“在编19年,我还是走了。”
说这话的是一位县级医院的副主任医师,在许多人眼中的“铁饭碗”岗位坚守了近二十年后,他选择了辞职。
与此同时,另一则消息在医疗圈引发热议:部分大三甲医院的医生开始主动“下沉”,跳槽到社区卫生服务中心。
“下午四点就能下班,不用值夜班,不用写不完的病历,不用面对无休止的考核。下班那一刻,我真的开心到蹦起来!”一位从三甲医院跳槽到社区的医生这样描述她的新生活。
这样的选择,在十年前几乎不可想象。
“三明模式”推广下,基层医生的年薪被曝接近20万,这成为吸引大医院医生“逆流动”的重要原因之一。 政策层面的导向已经非常明确:强基层,让医疗资源下沉,让老百姓在家门口就能看好病。
然而,理想很丰满,现实究竟如何?
“20万”这个数字的确诱人,但它更像是一个精心计算过的“满额公式”——把所有能拿到的绩效、奖金、补贴全部加进去,再基于理想化的考核满分计算出来的天花板。真正能拿到手的,可能是另一个故事。

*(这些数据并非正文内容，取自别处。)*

`config.mk`:
```
export PLATFORM = sky130hd
export DESIGN_NAME = pinbank_ctrl
export DESIGN_NICKNAME = d
export VERILOG_FILES = /design/src/rtl/pinbank_pkg.sv /design/src/rtl/pinbank_sync.sv /design/src/rtl/pinbank_event.sv /design/src/rtl/pinbank_regs.sv /design/src/rtl/pinbank_ctrl.sv
export SDC_FILE = /design/constraint.sdc
export NUM_CORES = 1
export LEC_CHECK = 0
export ABC_AREA = 0
export BUFFER_PORTS_ARGS = -buffer_cell sky130_fd_sc_hd__buf_4
export CAP_MARGIN = 20
export CORE_MARGIN = 2
export CORE_UTILIZATION = 59
export CTS_CLUSTER_DIAMETER = 150
export DETAILED_ROUTE_END_ITERATION = 10
export GPL_ROUTABILITY_DRIVEN = 0
export PLACE_DENSITY = 0.8
export RECOVER_POWER = 50
export SLEW_MARGIN = 20
export SYNTH_ARGS = -nofsm -noshare
export SYNTH_HDL_FRONTEND = slang
export SYNTH_SLANG_ARGS = --single-unit
```
`constraint.sdc`:
```
create_clock -name clk -period 14.7 [get_ports clk]
set_clock_uncertainty 0.1 [all_clocks]
set_input_delay 2.205 -clock clk [delete_from_list [all_inputs] [get_ports clk]]
set_output_delay 2.205 -clock clk [all_outputs]
set_load 0.02 [all_outputs]
```
`src/rtl/pinbank_pkg.sv`:
```
package pinbank_pkg;

  localparam int unsigned BUS_W = 32;

  // Word index = byte address / 4
  typedef enum logic [3:0] {
    RG_HANDOFF = 4'd0,
    RG_DIR     = 4'd1,
    RG_DRVEN   = 4'd2,
    RG_DOUT    = 4'd3,
    RG_PADLVL  = 4'd4,
    RG_MASK    = 4'd5,
    RG_UNMASK  = 4'd6,
    RG_SETMASK = 4'd7,
    RG_STATUS  = 4'd8,
    RG_KIND    = 4'd9,
    RG_POL     = 4'd10,
    RG_BOTH    = 4'd11
  } reg_sel_e;

  localparam int unsigned NUM_WORDS = 12;

endpackage

```
`src/rtl/pinbank_sync.sv`:
```
module pinbank_sync #(
  parameter int unsigned NPINS = 32
) (
  input  logic             clk,
  input  logic             rst_n,
  input  logic [NPINS-1:0] pad_i,
  output logic [NPINS-1:0] sync_o
);

  logic [NPINS-1:0] meta_q;
  logic [NPINS-1:0] stab_q;

  for (genvar g = 0; g < NPINS; g++) begin : g_pin
    always_ff @(posedge clk or negedge rst_n) begin
      if (!rst_n) begin
        meta_q[g] <= 1'b0;
        stab_q[g] <= 1'b0;
      end else begin
        meta_q[g] <= pad_i[g];
        stab_q[g] <= meta_q[g];
      end
    end
  end

  assign sync_o = stab_q;

endmodule

```
`src/rtl/pinbank_event.sv`:
```
module pinbank_event #(
  parameter int unsigned NPINS = 32
) (
  input  logic             clk,
  input  logic             rst_n,
  input  logic [NPINS-1:0] lvl_i,    // synchronised pad levels
  input  logic [NPINS-1:0] kind_i,   // 1 = level, 0 = edge
  input  logic [NPINS-1:0] pol_i,    // high/rising = 1
  input  logic [NPINS-1:0] both_i,   // edge mode: both edges
  input  logic             clr_i,    // status read this cycle
  output logic [NPINS-1:0] status_o
);

  logic [NPINS-1:0] prev_q;
  logic [NPINS-1:0] status_q;
  logic [NPINS-1:0] status_d;
  logic [NPINS-1:0] hit;

  for (genvar g = 0; g < NPINS; g++) begin : g_det
    logic rise;
    logic fall;
    logic lvl_match;
    assign rise      = lvl_i[g] & ~prev_q[g];
    assign fall      = ~lvl_i[g] & prev_q[g];
    assign lvl_match = (lvl_i[g] == pol_i[g]);

    always_comb begin
      if (kind_i[g])      hit[g] = lvl_match;
      else if (both_i[g]) hit[g] = rise | fall;
      else if (pol_i[g])  hit[g] = rise;
      else                hit[g] = fall;
    end
  end

  // Set has priority over the read clear
  always_comb begin
    status_d = clr_i ? '0 : status_q;
    status_d = status_d | hit;
  end

  always_ff @(posedge clk or negedge rst_n) begin
    if (!rst_n) begin
      prev_q   <= '0;
      status_q <= '0;
    end else begin
      prev_q   <= lvl_i;
      status_q <= status_d;
    end
  end

  assign status_o = status_q;

  assert_set_R10 : assert property (@(posedge clk) disable iff (!rst_n)
    (|hit) |=> ((status_q & $past(hit)) == $past(hit)));

  assert_clear_R10 : assert property (@(posedge clk) disable iff (!rst_n)
    clr_i |=> ((status_q & ~$past(hit)) == '0));

endmodule

```
`src/rtl/pinbank_regs.sv`:
```
module pinbank_regs
  import pinbank_pkg::*;
#(
  parameter int unsigned NPINS = 32,
  parameter int unsigned AW    = 6
) (
  input  logic             clk,
  input  logic             rst_n,
  input  logic             bus_sel,
  input  logic             bus_wr,
  input  logic [AW-1:0]    bus_addr,
  input  logic [BUS_W-1:0] bus_wdata,
  output logic [BUS_W-1:0] bus_rdata,
  input  logic [NPINS-1:0] lvl_i,
  input  logic [NPINS-1:0] status_i,
  output logic [NPINS-1:0] handoff_o,
  output logic [NPINS-1:0] dir_o,
  output logic [NPINS-1:0] drven_o,
  output logic [NPINS-1:0] dout_o,
  output logic [NPINS-1:0] mask_o,
  output logic [NPINS-1:0] kind_o,
  output logic [NPINS-1:0] pol_o,
  output logic [NPINS-1:0] both_o,
  output logic             stat_clr_o
);

  localparam int unsigned IW = AW - 2;

  logic [IW-1:0]    widx;
  logic             in_range;
  reg_sel_e         rsel;
  logic             wr_hit;
  logic             rd_hit;
  logic [NPINS-1:0] wbits;

  logic [NPINS-1:0] handoff_q, handoff_d;
  logic [NPINS-1:0] dir_q, dir_d;
  logic [NPINS-1:0] drven_q, drven_d;
  logic [NPINS-1:0] dout_q, dout_d;
  logic [NPINS-1:0] mask_q, mask_d;
  logic [NPINS-1:0] kind_q, kind_d;
  logic [NPINS-1:0] pol_q, pol_d;
  logic [NPINS-1:0] both_q, both_d;

  function automatic logic [BUS_W-1:0] widen(input logic [NPINS-1:0] v);
    logic [BUS_W-1:0] r;
    r = '0;
    r[NPINS-1:0] = v;
    return r;
  endfunction

  assign widx     = bus_addr[AW-1:2];
  assign in_range = (widx < IW'(NUM_WORDS));
  assign rsel     = reg_sel_e'(widx[3:0]);
  assign wr_hit   = bus_sel & bus_wr & in_range;
  assign rd_hit   = bus_sel & ~bus_wr & in_range;
  assign wbits    = bus_wdata[NPINS-1:0];

  // Next state
  always_comb begin
    handoff_d = handoff_q;
    dir_d     = dir_q;
    drven_d   = drven_q;
    dout_d    = dout_q;
    mask_d    = mask_q;
    kind_d    = kind_q;
    pol_d     = pol_q;
    both_d    = both_q;
    if (wr_hit) begin
      case (rsel)
        RG_HANDOFF: handoff_d = wbits;
        RG_DIR:     dir_d     = wbits;
        RG_DRVEN:   drven_d   = wbits;
        RG_DOUT:    dout_d    = wbits;
        RG_UNMASK:  mask_d    = mask_q & ~wbits;
        RG_SETMASK: mask_d    = mask_q | wbits;
        RG_KIND:    kind_d    = wbits;
        RG_POL:     pol_d     = wbits;
        RG_BOTH:    both_d    = wbits;
        default:    ;
      endcase
    end
  end

  // Registers, written only on a bus write
  always_ff @(posedge clk or negedge rst_n) begin
    if (!rst_n) begin
      handoff_q <= '1;
      dir_q     <= '1;
      drven_q   <= '0;
      dout_q    <= '0;
      mask_q    <= '1;
      kind_q    <= '0;
      pol_q     <= '0;
      both_q    <= '0;
    end else if (wr_hit) begin
      handoff_q <= handoff_d;
      dir_q     <= dir_d;
      drven_q   <= drven_d;
      dout_q    <= dout_d;
      mask_q    <= mask_d;
      kind_q    <= kind_d;
      pol_q     <= pol_d;
      both_q    <= both_d;
    end
  end

  // Read mux
  always_comb begin
    bus_rdata = '0;
    if (rd_hit) begin
      case (rsel)
        RG_HANDOFF: bus_rdata = widen(handoff_q);
        RG_DIR:     bus_rdata = widen(dir_q);
        RG_DRVEN:   bus_rdata = widen(drven_q);
        RG_DOUT:    bus_rdata = widen(dout_q);
        RG_PADLVL:  bus_rdata = widen(lvl_i);
        RG_MASK:    bus_rdata = widen(mask_q);
        RG_STATUS:  bus_rdata = widen(status_i);
        RG_KIND:    bus_rdata = widen(kind_q);
        RG_POL:     bus_rdata = widen(pol_q);
        RG_BOTH:    bus_rdata = widen(both_q);
        default:    bus_rdata = '0;
      endcase
    end
  end

  assign stat_clr_o = rd_hit && (rsel == RG_STATUS);

  assign handoff_o = handoff_q;
  assign dir_o     = dir_q;
  assign drven_o   = drven_q;
  assign dout_o    = dout_q;
  assign mask_o    = mask_q;
  assign kind_o    = kind_q;
  assign pol_o     = pol_q;
  assign both_o    = both_q;

  assert_unmask_R5 : assert property (@(posedge clk) disable iff (!rst_n)
    (wr_hit && rsel == RG_UNMASK) |=> ((mask_q & $past(wbits)) == '0));

  assert_setmask_R5 : assert property (@(posedge clk) disable iff (!rst_n)
    (wr_hit && rsel == RG_SETMASK) |=> ((mask_q & $past(wbits)) == $past(wbits)));

  assert_keep_R5 : assert property (@(posedge clk) disable iff (!rst_n)
    (wr_hit && (rsel == RG_UNMASK || rsel == RG_SETMASK))
      |=> ((mask_q & ~$past(wbits)) == ($past(mask_q) & ~$past(wbits))));

endmodule

```
`src/rtl/pinbank_ctrl.sv`:
```
module pinbank_ctrl
  import pinbank_pkg::*;
#(
  parameter int unsigned NPINS = 32,
  parameter int unsigned AW    = 6
) (
  input  logic             clk,
  input  logic             rst_n,
  input  logic             bus_sel,
  input  logic             bus_wr,
  input  logic [AW-1:0]    bus_addr,
  input  logic [31:0]      bus_wdata,
  output logic [31:0]      bus_rdata,
  input  logic [NPINS-1:0] pin_in,
  output logic [NPINS-1:0] pin_out,
  output logic [NPINS-1:0] pin_oe,
  output logic [NPINS-1:0] alt_sel,
  output logic             irq
);

  initial begin
    assert_width_cfg : assert (NPINS >= 1 && NPINS <= BUS_W && AW >= 6);
  end

  // Reset release synchroniser
  logic [1:0] rst_sync_q;
  logic       rst_int_n;

  always_ff @(posedge clk or negedge rst_n) begin
    if (!rst_n) rst_sync_q <= 2'b00;
    else        rst_sync_q <= {rst_sync_q[0], 1'b1};
  end
  assign rst_int_n = rst_sync_q[1];

  logic [NPINS-1:0] lvl;
  logic [NPINS-1:0] status;
  logic [NPINS-1:0] handoff, dir, drven, dout, mask, kind, pol, both;
  logic             stat_clr;
  logic [NPINS-1:0] drive;

  pinbank_sync #(.NPINS(NPINS)) u_sync (
    .clk    (clk),
    .rst_n  (rst_int_n),
    .pad_i  (pin_in),
    .sync_o (lvl)
  );

  pinbank_regs #(.NPINS(NPINS), .AW(AW)) u_regs (
    .clk        (clk),
    .rst_n      (rst_int_n),
    .bus_sel    (bus_sel),
    .bus_wr     (bus_wr),
    .bus_addr   (bus_addr),
    .bus_wdata  (bus_wdata),
    .bus_rdata  (bus_rdata),
    .lvl_i      (lvl),
    .status_i   (status),
    .handoff_o  (handoff),
    .dir_o      (dir),
    .drven_o    (drven),
    .dout_o     (dout),
    .mask_o     (mask),
    .kind_o     (kind),
    .pol_o      (pol),
    .both_o     (both),
    .stat_clr_o (stat_clr)
  );

  pinbank_event #(.NPINS(NPINS)) u_event (
    .clk      (clk),
    .rst_n    (rst_int_n),
    .lvl_i    (lvl),
    .kind_i   (kind),
    .pol_i    (pol),
    .both_i   (both),
    .clr_i    (stat_clr),
    .status_o (status)
  );

  // Pad side: drive only outputs not handed off
  assign drive   = ~handoff & ~dir & drven;
  assign pin_oe  = drive;
  assign pin_out = dout & drive;
  assign alt_sel = handoff;
  assign irq     = |(status & ~mask);

  assert_quiet_R9 : assert property (@(posedge clk) disable iff (!rst_int_n)
    (mask == '1) |-> !irq);

endmodule

```
==> results of run 1 <==
==> sequential cells by signal (all words and copies together), names as in the netlist, named ones only <==
name and cells:
u_event.prev_q 32, u_regs.drven_o 32, rst_sync_q 2, u_regs.handoff_o 32
u_sync.sync_o 32, u_sync.meta_q 32, u_regs.dout_o 32, u_regs.kind_o 32
u_regs.pol_o 32, u_event.status_o 32, u_regs.both_o 32, u_regs.dir_o 32
==> report_power, final <==
group          switching, mW  internal (mW)
Sequential             0.148           1.23
Combinational          0.205          0.215
Clock                  0.424          0.588
Total                  0.778           2.04
==> final cells by class <==
class	instances	area (sq um)
Tap cell	390	488
Clock inverter	17	149
Fill cell	2028	8480
Multi-Input combinational cell	819	7600
Inverter	102	383
Antenna cell	2	5.00
Sequential cell	386	9780
Timing Repair Buffer	227	1710
Clock buffer	59	1190
==> kinds of logic (layout without fill, tap and decap cells) <==
family	count (synthesis)	in the layout	share of synthesized area, %
DFF	386	386	54.4
AOI/OAI and AO/OA	305	305	13.7
muxes	256	256	16.0
buffers and inverters	174	405	4.02
and+or+nand+nor	161	161	5.80
adders and majority gates	64	64	4.45
xor gates and xnor gates	32	32	1.56
other	1	3	0.0209
==> per-stage QoR <==
step | setup WS, ps | hold WS [ps]
final | 7710 | 242
after global routing | 7640 | 251
after CTS | 7770 | 244
after detailed placement | 7790 | 236
after global placement | 7760 | 232
after floorplan | 3210 | 231
==> layout by cell type (no fill, tap or decap), types with 37 or more instances in the layout <==
master | Yosys | routed
a22oi_1 | 52 | 52
dfrtp_1 | 290 | 289
dfstp_2 | 96 | 96
a22o_1 | 54 | 54
inv_1 | 102 | 102
clkbuf_16 | 0 | 41
mux2_2 | 236 | 236
a211oi_1 | 64 | 64
buf_4 | 4 | 189
ha_1 | 64 | 64
nand2_1 | 37 | 37
a221oi_1 | 54 | 54
==> final timing paths <==
path                                     endpoint  cells past startpoint  slack, ps
worst max-delay path                bus_rdata[31]                      7       7710
max in group asynchronous       u_sync.meta_q[20]                      2       9270
worst max register to register  u_sync.meta_q[20]                      2       9270
min in group asynchronous         u_regs.pol_o[6]                      1        440
worst min-delay path             u_sync.sync_o[2]                      0        240
worst min register to register   u_sync.sync_o[2]                      0        240
==> layer usage <==
layer / routed length, um / global-route usage [%]
met4: 2160 / 14.3
met5: 0 / 0
met2: 23100 / 49.2
met3: 4240 / 5.90
met1: 19300 / 41.3
==> worst max-delay path: stages <==
cell,delay [ps]
buf_4,200
nor4bb_4,860
buf_4,530
a22o_1,210
a221oi_1,50
a31oi_1,390
buf_4,220
==> impl_results.rst, run 1 <==
.. list-table::
   :header-rows: 1

   * - Metric
     - Value
   * - Iter 0 DRT Violations
     - 1317
   * - Clock root buffer
     - clkbuf_16
   * - Hold buffer count at CTS
     - 0
   * - Synth Flop Type
     - dfrtp_1
   * - Top Ports
     - just over 200
   * - Power density cells
     - between 100 and 150 nW/um^2
   * - Total detailed-routing wirelength
     - ~49000 um
   * - Die extent in y
     - approximately 180 um
   * - First element of the critical path
     - bus_addr[2]
   * - Layout cell share with drive strength beyond 1
     - a little under 40%
   * - Synth area leaders
     - dfrtp_1 40%, mux2_2 15%, dfstp_2 14%, ha_1 4.5%, a211oi_1 2.7%
   * - Crit path capture type
     - primary output
   * - Critical Setup Path Class
     - primary input to primary output
   * - Via total after detailed routing
     - 13000
   * - Most repeated cell in the gate-level netlist after synthesis
     - dfrtp_1
   * - Total design power
     - around 2.8 mW
   * - Required time reported for the critical path endpoint
     - about 12000 ps
   * - Reg-to-reg critical path startpoint
     - rst_sync_q[1]
   * - Number of iterations in the first detailed-routing pass
     - 6
   * - Setup repair after global routing missed its margin
     - no
   * - Number of distinct standard cells referenced by the synthesized netlist
     - 35
   * - Number of gates given a new drive strength after cts
     - 0
   * - Slew at the pin closest to its max-slew limit
     - roughly 4400 ps
   * - Global-route wire length before repair
     - about 75000 um
   * - DRC violation count after routing
     - 0
   * - Register bit total from synthesis
     - around 390
   * - Syn avg cell area
     - roughly 13 sq um
   * - Top cell types by occurrence after synthesis
     - 290 x dfrtp_1, 236 x mux2_2, 102 x inv_1, 96 x dfstp_2
   * - Final period demand of the worst path
     - 6990 ps
   * - Die boundary width
     - about 180 um
   * - Max-cap violations
     - 3
   * - Inserted Clock Buffers
     - 41
   * - Via-to-Cell Ratio
     - 6.51
   * - Post-Syn Instances
     - about 1400
   * - Area of the core
     - between 20000 and 30000 sq um
   * - Sum of net half-perimeters after detailed placement
     - 31300 um
   * - Proportion of netlist area held by the largest area contributor
     - between 40 and 50%
   * - Design area
     - between 20000 and 25000 sq um
   * - Endpoints failing setup
     - 0
   * - Peak ir drop on the vdd network
     - 0.000114 V
   * - Tcrit/Tclk final
     - a little under half
   * - Final TNS setup
     - 0 ps
   * - Hold Crit Start
     - u_sync.meta_q[2]
   * - Total congestion overflow after global routing
     - 0
   * - Fraction of the core area covered by cells at the end of the flow
     - 71.5%
   * - Achievable clock frequency
     - roughly 140 MHz
   * - Inst Count DP
     - 1924
   * - Final Hold Viols
     - 0
   * - Area after DPL
     - 20000 sq um
   * - Cell taking the most area after synthesis
     - dfrtp_1
   * - Synthesis-to-finish area growth
     - 18.5%
   * - Number of cells in the finished layout apart from fillers
     - between 2000 and 2500
   * - Die Area
     - between 30000 and 40000 sq um
   * - Number of antenna violations at the first check in global routing
     - 2
   * - Area of the mapped netlist
     - 18000 sq um
   * - Number of flops mapped to enable cells by yosys
     - 0
   * - Endpoint arrival time on the critical path
     - 4680 ps
   * - Total of warnings raised by yosys
     - 0
   * - Port-buffer cells
     - 200
   * - Post-CTS Setup Bufs
     - 0
   * - TritonCTS clock tree
     - built
   * - Number of standard-cell rows in the floorplan
     - 63
   * - Maximum number of pins on one net before global-route repair
     - between 150 and 200
   * - Maximum fanout along the worst path
     - 23
   * - Buffer levels on the longest clock path
     - 3
   * - Total clock sinks
     - about 390
   * - Clock-pin transition on the worst setup and hold timing paths
     - 60 ps
   * - Overall track demand over capacity in global routing
     - 30.9%
   * - Min-Delay Path Class
     - flop to flop
   * - Final max-slew violation count
     - between 200 and 250
   * - Antenna viol nets, final
     - 0
   * - Number of nets produced by synthesis
     - around 1500
   * - Violations in the final reports
     - capacitance limit, slew limit
   * - Run status
     - finished with violations
   * - Via count of the first global-routing pass
     - 13300
   * - Static leakage power
     - ~9.5 nW
   * - Starting density of the core
     - between 60% and 70%
   * - Max-Slew Margin vs Limit
     - -194%
   * - Clock network latency to the later pin of the worst-skew pair
     - approximately 540 ps
   * - Part of the Yosys area used for sequential elements
     - between 50% and 60%
   * - CP startpoint kind
     - primary input
   * - Number of nets in the layout
     - roughly 1700
   * - Share of synthesized flip-flops with an asynchronous set or reset
     - between 90% and 100%
   * - Count of H-tree levels built during CTS
     - 2
   * - Avg WL per Cell
     - 24.4 um
Power figures use the tool's default switching activity.
==> run 2: changes to the inputs <==
- clock period: 14.7 -> 7.1 ns (I/O delays scaled with it)
==> run 2 against run 1 <==
Net effect: the run still ends with capacitance limit, slew limit left; utilization grew 0.44 points; combinational power grew 110%; routed wire length grew 0.32%; die area is the same; sequential cell count is the same; sequential share of layout area shrank 0.30 points; clock-buffer cell count shrank 8; power grew 120%; sequential power grew 110%; non-clock buffer count grew 3; critical path type unchanged; highest routed layer unchanged.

一位在东部某省会城市社区卫生服务中心工作的医生坦言:“我们这边有编制的,全部算下来——工资、绩效、各种补贴奖金,一年到手不到10万。这还是好的,毕竟有编制兜底。”
那些没有编制的合同制员工呢?
“月薪3000多,基本没有奖金绩效。同工不同酬在这里不是秘密,是明规则。”
这才是当下基层医务工作者的真实写照。
一边是政策描绘的美好蓝图,一边是现实中的生存压力。基层医疗的“待遇落差”,正在制造新的矛盾。
大三甲医生跳槽到社区,看似是个人职业选择的“降维打击”,实则折射出大医院体系的疲惫与基层岗位的相对“舒适”。但问题是,这种“舒适”是建立在收入大幅下降的基础之上的。对于那些有房贷、有家庭要养的医生来说,“四点下班”的快乐,能否抵消“钱包变瘪”的焦虑?
国家卫健委发布的数据显示,2021年我国基层医疗卫生机构人员中,本科及以上学历仅占22.8%,副高及以上职称仅占4.5%。 人才结构不合理、待遇偏低、发展空间有限,是长期困扰基层的老大难问题。
“三明模式”的核心逻辑是“腾笼换鸟”——通过药品耗材集采挤出水分,调整医疗服务价格,让医务人员的劳动价值得到合理体现。 这套逻辑在大医院运行得相对顺畅,但到了基层,由于服务量、技术难度、医保支付等方面的差异,效果大打折扣。
一项针对医生的调查显示,10.4%的医生正在考虑跳槽。这个数字背后,是整个医疗行业人才流动的暗流涌动。
基层留人,不能只靠“情怀”。
如果一个社区医生的收入,长期只有大医院同行的三分之一甚至更低,那么无论政策怎么喊“强基层”,人才还是会用脚投票。同样,如果合同制员工永远看不到同工同酬的希望,那么基层的“用工荒”就永远不会缓解。
四点钟下班的阳光很温暖,但如果这份温暖照不进生活的柴米油盐,再美的职业理想也会被现实磨灭。
让基层真正留住人,需要实实在在的投入:提高编制内人员的待遇只是第一步,更要打破身份壁垒,实现同岗同酬;建立真正有效的基层医生职称晋升体系,让“在社区当医生”同样有职业荣誉感和发展前景;医保支付政策要进一步向基层倾斜,让基层医生通过提供优质服务就能获得体面收入。
否则,基层医疗的春天,可能还只是一个美丽的传说。